__ABOUT THIS EXERCISE__:
The lines to repeat are those below from the one containing "register / cells" down to the one containing "final: 1965 / 11240 / 30.6 / 45.6", both included; reproduce them exactly and nothing else.

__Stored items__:
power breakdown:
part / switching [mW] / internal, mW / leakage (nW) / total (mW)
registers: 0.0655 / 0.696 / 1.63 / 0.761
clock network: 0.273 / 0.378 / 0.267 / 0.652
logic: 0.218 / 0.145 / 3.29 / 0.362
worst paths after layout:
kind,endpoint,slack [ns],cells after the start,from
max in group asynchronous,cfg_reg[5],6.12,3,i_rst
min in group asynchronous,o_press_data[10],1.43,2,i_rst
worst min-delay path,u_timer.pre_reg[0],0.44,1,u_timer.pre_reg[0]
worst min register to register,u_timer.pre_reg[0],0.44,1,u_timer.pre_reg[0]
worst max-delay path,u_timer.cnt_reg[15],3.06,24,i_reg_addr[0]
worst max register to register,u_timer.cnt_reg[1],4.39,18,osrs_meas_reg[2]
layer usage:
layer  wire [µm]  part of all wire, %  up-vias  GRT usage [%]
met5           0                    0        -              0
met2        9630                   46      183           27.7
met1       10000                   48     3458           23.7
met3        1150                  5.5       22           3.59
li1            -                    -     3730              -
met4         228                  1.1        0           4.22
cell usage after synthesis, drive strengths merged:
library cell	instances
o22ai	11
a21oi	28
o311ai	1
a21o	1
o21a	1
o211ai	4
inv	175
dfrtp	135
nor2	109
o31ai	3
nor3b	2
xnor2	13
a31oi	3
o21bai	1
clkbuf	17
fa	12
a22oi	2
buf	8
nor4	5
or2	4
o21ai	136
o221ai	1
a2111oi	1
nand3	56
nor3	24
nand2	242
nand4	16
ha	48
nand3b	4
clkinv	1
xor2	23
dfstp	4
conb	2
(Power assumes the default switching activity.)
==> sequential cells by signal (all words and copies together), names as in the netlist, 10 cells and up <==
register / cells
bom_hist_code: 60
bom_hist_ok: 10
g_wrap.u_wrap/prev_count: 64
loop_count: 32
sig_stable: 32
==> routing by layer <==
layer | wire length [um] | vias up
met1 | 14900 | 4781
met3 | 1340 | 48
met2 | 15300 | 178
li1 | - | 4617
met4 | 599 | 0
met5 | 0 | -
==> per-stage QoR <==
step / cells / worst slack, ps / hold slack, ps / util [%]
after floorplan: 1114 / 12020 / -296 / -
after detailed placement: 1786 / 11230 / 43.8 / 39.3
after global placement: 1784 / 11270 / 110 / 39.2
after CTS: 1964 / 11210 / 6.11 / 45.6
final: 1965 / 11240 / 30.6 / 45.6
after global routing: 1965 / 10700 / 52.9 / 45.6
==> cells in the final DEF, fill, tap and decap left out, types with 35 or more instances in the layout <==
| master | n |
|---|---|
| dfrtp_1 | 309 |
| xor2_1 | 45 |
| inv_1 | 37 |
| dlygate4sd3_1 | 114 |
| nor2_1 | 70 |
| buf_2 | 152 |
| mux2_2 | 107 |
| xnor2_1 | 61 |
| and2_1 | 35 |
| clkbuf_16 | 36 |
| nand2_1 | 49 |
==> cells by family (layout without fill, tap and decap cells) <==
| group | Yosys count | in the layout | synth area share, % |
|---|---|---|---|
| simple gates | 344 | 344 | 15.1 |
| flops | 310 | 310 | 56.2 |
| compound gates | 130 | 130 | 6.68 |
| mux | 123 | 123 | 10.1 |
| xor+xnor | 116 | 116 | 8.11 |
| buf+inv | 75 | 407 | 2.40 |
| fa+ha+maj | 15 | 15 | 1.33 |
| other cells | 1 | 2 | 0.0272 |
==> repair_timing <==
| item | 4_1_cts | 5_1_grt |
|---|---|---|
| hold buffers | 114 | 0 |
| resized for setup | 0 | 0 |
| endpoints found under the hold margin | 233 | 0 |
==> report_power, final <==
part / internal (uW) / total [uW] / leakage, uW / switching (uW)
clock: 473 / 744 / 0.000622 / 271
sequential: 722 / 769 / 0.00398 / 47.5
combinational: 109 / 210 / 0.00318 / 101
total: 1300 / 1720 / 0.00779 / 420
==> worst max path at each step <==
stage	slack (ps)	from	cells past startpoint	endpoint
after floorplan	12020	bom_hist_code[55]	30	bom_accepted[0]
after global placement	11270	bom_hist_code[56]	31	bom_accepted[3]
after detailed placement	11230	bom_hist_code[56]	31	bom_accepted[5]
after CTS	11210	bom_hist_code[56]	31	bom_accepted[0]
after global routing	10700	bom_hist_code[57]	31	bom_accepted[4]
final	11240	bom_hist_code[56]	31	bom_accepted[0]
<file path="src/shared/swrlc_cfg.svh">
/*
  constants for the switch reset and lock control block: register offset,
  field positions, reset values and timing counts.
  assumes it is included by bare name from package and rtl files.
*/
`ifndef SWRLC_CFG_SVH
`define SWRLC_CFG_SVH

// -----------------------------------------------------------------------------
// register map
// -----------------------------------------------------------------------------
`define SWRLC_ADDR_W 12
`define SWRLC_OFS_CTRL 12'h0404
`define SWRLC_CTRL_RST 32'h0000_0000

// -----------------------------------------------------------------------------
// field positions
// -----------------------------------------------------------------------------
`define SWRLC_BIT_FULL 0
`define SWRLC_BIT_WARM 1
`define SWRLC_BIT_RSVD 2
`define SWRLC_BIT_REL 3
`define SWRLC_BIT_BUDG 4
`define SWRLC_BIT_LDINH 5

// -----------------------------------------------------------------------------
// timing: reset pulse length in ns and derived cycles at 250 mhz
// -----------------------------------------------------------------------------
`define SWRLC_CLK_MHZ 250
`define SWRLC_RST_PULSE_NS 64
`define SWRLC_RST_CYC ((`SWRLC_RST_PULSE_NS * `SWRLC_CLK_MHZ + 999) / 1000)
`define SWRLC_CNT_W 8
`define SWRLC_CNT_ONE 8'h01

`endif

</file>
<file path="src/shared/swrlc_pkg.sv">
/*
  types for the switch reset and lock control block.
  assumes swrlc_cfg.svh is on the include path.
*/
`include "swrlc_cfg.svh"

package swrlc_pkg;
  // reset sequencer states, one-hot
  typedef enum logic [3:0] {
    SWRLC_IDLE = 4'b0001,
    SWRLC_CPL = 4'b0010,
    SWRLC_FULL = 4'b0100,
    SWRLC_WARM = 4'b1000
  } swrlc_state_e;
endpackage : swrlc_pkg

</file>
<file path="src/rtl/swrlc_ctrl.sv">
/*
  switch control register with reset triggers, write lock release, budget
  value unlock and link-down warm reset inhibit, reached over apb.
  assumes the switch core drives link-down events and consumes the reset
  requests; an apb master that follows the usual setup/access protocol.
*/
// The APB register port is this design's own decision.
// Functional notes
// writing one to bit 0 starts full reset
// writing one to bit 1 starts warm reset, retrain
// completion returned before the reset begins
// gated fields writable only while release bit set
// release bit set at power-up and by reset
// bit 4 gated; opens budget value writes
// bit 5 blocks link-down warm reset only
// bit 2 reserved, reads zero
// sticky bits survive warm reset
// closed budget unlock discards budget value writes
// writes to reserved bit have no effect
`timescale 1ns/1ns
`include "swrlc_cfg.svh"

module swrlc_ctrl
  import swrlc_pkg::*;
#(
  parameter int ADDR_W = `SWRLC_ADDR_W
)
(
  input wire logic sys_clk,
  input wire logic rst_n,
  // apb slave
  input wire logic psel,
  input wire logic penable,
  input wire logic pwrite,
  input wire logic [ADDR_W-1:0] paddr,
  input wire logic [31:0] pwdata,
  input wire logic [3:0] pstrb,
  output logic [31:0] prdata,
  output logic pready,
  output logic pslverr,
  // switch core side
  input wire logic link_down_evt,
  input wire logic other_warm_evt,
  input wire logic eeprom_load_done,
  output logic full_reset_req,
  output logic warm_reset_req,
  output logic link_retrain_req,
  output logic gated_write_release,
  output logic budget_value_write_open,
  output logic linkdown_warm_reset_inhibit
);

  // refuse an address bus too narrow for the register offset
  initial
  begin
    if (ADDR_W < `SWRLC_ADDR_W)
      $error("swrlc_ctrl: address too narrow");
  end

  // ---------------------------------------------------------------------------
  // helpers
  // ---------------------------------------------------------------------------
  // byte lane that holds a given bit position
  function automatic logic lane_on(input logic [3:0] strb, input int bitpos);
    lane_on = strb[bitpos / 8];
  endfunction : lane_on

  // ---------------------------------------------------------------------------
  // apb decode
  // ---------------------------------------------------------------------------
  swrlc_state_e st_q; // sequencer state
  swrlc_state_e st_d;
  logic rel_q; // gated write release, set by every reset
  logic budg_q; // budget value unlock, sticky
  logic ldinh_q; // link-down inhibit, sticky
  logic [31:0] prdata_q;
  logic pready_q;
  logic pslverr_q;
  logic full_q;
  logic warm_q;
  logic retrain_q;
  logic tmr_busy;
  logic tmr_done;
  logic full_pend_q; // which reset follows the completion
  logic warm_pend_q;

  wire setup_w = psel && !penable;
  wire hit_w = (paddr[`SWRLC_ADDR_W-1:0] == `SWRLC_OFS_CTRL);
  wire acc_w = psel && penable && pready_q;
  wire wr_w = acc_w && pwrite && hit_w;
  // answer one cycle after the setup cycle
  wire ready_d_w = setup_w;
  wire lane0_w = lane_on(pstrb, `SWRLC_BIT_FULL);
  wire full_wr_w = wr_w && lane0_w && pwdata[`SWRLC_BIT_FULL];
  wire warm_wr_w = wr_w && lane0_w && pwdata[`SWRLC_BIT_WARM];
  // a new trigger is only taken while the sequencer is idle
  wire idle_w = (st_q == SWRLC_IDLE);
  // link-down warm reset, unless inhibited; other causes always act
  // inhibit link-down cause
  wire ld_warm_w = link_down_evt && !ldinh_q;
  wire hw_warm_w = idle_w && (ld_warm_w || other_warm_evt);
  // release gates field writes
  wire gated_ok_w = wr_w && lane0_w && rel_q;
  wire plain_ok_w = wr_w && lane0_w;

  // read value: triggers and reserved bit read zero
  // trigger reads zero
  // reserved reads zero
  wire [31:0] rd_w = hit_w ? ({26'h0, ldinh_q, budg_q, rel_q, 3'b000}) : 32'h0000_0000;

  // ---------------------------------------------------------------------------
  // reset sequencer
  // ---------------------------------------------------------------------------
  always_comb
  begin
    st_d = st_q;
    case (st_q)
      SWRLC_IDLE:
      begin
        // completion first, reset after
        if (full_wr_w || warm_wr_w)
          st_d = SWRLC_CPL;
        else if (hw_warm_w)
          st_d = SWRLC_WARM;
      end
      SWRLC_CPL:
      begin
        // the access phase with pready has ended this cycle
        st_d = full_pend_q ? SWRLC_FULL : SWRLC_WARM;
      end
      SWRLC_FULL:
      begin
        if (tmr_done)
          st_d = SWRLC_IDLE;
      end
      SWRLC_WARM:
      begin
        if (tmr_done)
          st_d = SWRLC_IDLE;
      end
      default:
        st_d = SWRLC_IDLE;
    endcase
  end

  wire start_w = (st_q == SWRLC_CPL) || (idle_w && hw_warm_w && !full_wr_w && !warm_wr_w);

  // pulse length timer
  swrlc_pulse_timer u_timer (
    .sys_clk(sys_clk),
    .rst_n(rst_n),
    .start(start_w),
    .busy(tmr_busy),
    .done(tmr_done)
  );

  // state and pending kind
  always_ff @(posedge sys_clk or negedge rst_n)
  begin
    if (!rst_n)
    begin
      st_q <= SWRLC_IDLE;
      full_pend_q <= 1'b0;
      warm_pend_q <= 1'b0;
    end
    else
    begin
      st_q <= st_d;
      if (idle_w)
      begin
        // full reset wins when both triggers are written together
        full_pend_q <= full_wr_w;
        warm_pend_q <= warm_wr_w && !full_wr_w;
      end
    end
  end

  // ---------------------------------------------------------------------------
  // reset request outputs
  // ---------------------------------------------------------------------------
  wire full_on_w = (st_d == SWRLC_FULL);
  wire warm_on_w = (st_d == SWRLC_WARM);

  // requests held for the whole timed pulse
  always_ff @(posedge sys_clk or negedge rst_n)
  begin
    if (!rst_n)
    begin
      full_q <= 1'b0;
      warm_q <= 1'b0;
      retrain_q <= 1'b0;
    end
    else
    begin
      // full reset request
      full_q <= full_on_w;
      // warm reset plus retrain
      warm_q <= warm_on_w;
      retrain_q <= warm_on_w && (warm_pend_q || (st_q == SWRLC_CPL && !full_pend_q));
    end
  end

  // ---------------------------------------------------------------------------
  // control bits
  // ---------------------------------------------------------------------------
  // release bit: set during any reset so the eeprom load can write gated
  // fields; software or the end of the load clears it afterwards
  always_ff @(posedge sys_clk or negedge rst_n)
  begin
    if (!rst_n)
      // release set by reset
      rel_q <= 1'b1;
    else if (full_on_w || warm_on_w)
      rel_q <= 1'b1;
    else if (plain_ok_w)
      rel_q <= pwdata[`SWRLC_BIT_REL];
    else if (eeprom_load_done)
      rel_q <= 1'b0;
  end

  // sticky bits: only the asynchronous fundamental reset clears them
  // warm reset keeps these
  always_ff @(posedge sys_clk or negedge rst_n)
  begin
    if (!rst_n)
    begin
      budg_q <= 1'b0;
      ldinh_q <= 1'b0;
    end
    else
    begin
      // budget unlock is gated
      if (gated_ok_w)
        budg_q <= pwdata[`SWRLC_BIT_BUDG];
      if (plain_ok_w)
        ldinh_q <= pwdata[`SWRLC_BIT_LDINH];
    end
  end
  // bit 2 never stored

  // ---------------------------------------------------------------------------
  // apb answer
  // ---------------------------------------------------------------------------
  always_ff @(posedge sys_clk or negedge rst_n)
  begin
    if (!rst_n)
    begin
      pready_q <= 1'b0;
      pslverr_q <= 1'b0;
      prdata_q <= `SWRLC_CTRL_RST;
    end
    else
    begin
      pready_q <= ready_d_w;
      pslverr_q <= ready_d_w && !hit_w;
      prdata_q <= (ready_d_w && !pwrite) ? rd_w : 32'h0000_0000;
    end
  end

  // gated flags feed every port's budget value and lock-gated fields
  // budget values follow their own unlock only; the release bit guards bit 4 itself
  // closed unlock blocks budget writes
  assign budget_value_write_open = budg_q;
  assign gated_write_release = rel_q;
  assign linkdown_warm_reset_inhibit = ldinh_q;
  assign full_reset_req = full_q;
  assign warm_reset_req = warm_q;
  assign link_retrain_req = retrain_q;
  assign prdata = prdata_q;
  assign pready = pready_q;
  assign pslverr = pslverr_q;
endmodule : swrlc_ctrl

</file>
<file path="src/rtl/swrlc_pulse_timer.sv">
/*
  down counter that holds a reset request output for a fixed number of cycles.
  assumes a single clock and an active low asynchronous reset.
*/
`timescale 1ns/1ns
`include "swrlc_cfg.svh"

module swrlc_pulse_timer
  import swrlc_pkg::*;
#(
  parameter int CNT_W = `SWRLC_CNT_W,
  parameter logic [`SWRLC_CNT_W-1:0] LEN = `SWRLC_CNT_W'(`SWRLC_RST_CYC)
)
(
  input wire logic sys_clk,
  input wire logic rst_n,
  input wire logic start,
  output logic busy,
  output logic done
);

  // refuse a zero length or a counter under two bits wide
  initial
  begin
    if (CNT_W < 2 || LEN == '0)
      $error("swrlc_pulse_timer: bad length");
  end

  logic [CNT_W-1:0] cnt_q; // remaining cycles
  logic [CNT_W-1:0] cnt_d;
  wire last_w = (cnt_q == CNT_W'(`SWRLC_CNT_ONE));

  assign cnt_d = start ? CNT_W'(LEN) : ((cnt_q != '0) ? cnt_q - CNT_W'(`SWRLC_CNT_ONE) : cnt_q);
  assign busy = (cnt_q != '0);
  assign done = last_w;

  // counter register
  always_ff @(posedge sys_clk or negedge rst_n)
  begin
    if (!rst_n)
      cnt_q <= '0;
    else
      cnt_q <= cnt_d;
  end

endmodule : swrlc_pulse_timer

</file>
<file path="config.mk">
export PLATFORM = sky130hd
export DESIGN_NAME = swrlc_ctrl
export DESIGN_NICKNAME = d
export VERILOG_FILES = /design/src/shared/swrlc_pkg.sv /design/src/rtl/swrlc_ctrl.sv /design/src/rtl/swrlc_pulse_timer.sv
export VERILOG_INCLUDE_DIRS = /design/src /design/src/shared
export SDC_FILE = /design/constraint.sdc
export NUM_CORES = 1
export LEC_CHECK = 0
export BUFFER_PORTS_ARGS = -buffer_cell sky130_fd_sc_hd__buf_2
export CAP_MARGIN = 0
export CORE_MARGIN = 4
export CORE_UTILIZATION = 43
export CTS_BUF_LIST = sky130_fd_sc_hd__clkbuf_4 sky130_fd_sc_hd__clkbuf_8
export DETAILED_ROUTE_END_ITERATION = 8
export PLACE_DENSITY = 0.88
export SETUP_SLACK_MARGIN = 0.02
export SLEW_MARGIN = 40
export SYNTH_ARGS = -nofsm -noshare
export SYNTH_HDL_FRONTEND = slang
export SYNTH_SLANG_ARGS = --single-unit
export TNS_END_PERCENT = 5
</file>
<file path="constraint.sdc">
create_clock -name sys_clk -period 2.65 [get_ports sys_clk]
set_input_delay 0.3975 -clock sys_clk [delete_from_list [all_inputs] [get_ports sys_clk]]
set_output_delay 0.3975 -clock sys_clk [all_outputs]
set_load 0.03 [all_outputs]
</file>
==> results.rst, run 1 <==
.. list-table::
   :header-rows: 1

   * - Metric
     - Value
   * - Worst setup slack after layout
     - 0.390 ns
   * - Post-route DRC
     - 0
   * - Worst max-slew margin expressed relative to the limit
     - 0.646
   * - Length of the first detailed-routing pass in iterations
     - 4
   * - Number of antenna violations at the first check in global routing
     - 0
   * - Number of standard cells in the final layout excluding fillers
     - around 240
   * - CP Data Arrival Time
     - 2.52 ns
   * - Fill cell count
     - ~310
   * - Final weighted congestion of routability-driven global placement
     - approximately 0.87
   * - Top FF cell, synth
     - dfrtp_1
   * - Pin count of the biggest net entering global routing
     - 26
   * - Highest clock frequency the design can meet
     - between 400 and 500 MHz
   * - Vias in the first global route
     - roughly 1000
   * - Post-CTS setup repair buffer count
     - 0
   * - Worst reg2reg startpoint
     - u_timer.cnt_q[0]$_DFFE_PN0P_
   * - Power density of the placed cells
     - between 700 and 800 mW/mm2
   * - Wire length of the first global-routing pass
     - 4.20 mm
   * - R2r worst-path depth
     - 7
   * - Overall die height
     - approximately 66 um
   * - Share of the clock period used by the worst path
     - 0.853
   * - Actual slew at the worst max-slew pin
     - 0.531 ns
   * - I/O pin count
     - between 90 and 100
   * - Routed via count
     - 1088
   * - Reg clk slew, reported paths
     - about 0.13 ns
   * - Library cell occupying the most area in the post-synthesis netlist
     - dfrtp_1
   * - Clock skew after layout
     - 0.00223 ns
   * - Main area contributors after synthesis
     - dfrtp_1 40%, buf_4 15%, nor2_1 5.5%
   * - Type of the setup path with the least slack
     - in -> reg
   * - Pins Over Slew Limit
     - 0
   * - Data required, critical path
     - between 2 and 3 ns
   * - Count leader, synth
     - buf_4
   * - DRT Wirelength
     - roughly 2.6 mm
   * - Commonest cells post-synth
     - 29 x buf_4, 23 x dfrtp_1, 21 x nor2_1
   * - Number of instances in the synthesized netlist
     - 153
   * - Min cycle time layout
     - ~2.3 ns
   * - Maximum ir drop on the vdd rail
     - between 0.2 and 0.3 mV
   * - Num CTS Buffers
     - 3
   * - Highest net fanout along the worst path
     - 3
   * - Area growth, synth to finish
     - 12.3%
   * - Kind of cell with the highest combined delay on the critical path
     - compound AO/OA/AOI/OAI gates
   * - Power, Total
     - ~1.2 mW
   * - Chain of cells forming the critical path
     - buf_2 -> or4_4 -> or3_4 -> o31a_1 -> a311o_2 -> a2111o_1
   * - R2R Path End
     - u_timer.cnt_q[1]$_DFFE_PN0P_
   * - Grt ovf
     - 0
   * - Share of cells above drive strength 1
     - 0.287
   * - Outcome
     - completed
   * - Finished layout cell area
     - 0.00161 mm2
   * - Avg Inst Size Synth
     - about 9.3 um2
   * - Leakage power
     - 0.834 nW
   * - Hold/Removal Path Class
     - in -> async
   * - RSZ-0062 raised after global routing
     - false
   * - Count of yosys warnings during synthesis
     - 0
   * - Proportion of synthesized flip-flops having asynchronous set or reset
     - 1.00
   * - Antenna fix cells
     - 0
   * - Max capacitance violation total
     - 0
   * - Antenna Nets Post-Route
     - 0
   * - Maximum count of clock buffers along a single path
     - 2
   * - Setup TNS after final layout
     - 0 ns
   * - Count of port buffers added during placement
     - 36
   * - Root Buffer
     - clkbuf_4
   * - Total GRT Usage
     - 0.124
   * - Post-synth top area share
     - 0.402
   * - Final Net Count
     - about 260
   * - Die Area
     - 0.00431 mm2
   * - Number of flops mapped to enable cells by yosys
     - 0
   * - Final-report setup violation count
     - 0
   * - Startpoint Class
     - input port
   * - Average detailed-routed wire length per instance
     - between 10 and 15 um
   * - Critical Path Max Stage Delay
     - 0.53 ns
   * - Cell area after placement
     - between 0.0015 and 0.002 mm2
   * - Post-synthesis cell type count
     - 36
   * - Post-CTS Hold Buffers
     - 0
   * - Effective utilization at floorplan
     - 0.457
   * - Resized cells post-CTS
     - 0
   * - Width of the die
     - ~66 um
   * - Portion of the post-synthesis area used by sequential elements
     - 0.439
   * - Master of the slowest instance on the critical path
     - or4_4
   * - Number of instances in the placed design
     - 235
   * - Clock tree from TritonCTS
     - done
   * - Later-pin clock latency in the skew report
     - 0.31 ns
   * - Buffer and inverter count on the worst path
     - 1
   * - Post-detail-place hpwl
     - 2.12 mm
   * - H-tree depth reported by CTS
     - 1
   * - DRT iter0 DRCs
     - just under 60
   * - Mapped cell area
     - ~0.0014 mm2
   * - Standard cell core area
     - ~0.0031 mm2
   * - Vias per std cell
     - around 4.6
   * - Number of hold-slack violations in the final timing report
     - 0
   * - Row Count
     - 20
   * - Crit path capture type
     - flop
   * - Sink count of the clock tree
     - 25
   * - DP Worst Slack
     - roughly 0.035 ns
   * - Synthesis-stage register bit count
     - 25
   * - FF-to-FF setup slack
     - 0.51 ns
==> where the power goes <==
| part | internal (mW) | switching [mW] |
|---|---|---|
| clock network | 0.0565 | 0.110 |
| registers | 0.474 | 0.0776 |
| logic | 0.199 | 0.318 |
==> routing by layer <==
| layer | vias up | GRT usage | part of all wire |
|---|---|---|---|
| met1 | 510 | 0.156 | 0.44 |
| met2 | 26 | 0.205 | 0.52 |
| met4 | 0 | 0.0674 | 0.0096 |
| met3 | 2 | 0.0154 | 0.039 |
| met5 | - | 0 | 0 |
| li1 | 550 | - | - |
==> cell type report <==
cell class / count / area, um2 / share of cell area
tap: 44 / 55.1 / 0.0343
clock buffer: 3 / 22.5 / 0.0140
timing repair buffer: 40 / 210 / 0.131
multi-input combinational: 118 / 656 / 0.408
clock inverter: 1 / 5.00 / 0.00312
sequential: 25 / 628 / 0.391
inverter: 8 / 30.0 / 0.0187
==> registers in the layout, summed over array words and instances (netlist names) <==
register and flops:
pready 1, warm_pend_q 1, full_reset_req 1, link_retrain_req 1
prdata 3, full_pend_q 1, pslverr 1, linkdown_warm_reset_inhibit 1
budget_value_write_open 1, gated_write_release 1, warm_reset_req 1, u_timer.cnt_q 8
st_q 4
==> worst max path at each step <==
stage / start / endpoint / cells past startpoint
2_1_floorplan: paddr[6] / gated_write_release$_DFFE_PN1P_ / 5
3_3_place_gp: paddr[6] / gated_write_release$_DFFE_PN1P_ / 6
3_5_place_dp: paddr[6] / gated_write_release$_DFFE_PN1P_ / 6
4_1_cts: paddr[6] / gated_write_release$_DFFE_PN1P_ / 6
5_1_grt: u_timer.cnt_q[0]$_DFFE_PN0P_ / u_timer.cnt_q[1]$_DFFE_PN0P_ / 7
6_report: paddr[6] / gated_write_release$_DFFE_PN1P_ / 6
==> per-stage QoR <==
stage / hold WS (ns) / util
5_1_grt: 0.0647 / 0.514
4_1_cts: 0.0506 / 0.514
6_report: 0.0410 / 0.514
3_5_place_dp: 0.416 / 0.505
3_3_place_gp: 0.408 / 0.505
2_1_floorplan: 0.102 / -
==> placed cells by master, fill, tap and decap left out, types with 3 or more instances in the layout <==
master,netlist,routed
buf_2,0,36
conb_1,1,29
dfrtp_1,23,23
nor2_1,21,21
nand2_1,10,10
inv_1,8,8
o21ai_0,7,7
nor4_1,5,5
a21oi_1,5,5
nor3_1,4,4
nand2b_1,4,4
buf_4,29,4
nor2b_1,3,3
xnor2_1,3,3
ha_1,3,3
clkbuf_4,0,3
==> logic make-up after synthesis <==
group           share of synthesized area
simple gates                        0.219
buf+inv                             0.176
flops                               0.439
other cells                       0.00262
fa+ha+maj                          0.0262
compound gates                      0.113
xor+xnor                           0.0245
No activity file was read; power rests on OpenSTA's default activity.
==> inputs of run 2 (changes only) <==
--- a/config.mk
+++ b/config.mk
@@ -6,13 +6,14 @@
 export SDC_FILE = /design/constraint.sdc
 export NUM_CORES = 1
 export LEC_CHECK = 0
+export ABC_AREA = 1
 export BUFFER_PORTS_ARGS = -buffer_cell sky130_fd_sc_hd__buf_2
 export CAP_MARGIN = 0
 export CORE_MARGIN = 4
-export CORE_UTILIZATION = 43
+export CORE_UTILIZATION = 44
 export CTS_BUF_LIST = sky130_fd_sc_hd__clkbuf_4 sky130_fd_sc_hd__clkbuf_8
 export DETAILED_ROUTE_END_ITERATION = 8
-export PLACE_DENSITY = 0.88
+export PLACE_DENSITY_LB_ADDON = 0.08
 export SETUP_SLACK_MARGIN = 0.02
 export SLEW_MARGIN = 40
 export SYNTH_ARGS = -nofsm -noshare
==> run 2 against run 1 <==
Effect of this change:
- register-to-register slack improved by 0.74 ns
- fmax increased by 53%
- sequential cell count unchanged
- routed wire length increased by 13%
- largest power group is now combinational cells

__EXERCISE SOLUTION__:
register / cells
bom_hist_code: 60
bom_hist_ok: 10
g_wrap.u_wrap/prev_count: 64
loop_count: 32
sig_stable: 32
==> routing by layer <==
layer | wire length [um] | vias up
met1 | 14900 | 4781
met3 | 1340 | 48
met2 | 15300 | 178
li1 | - | 4617
met4 | 599 | 0
met5 | 0 | -
==> per-stage QoR <==
step / cells / worst slack, ps / hold slack, ps / util [%]
after floorplan: 1114 / 12020 / -296 / -
after detailed placement: 1786 / 11230 / 43.8 / 39.3
after global placement: 1784 / 11270 / 110 / 39.2
after CTS: 1964 / 11210 / 6.11 / 45.6
final: 1965 / 11240 / 30.6 / 45.6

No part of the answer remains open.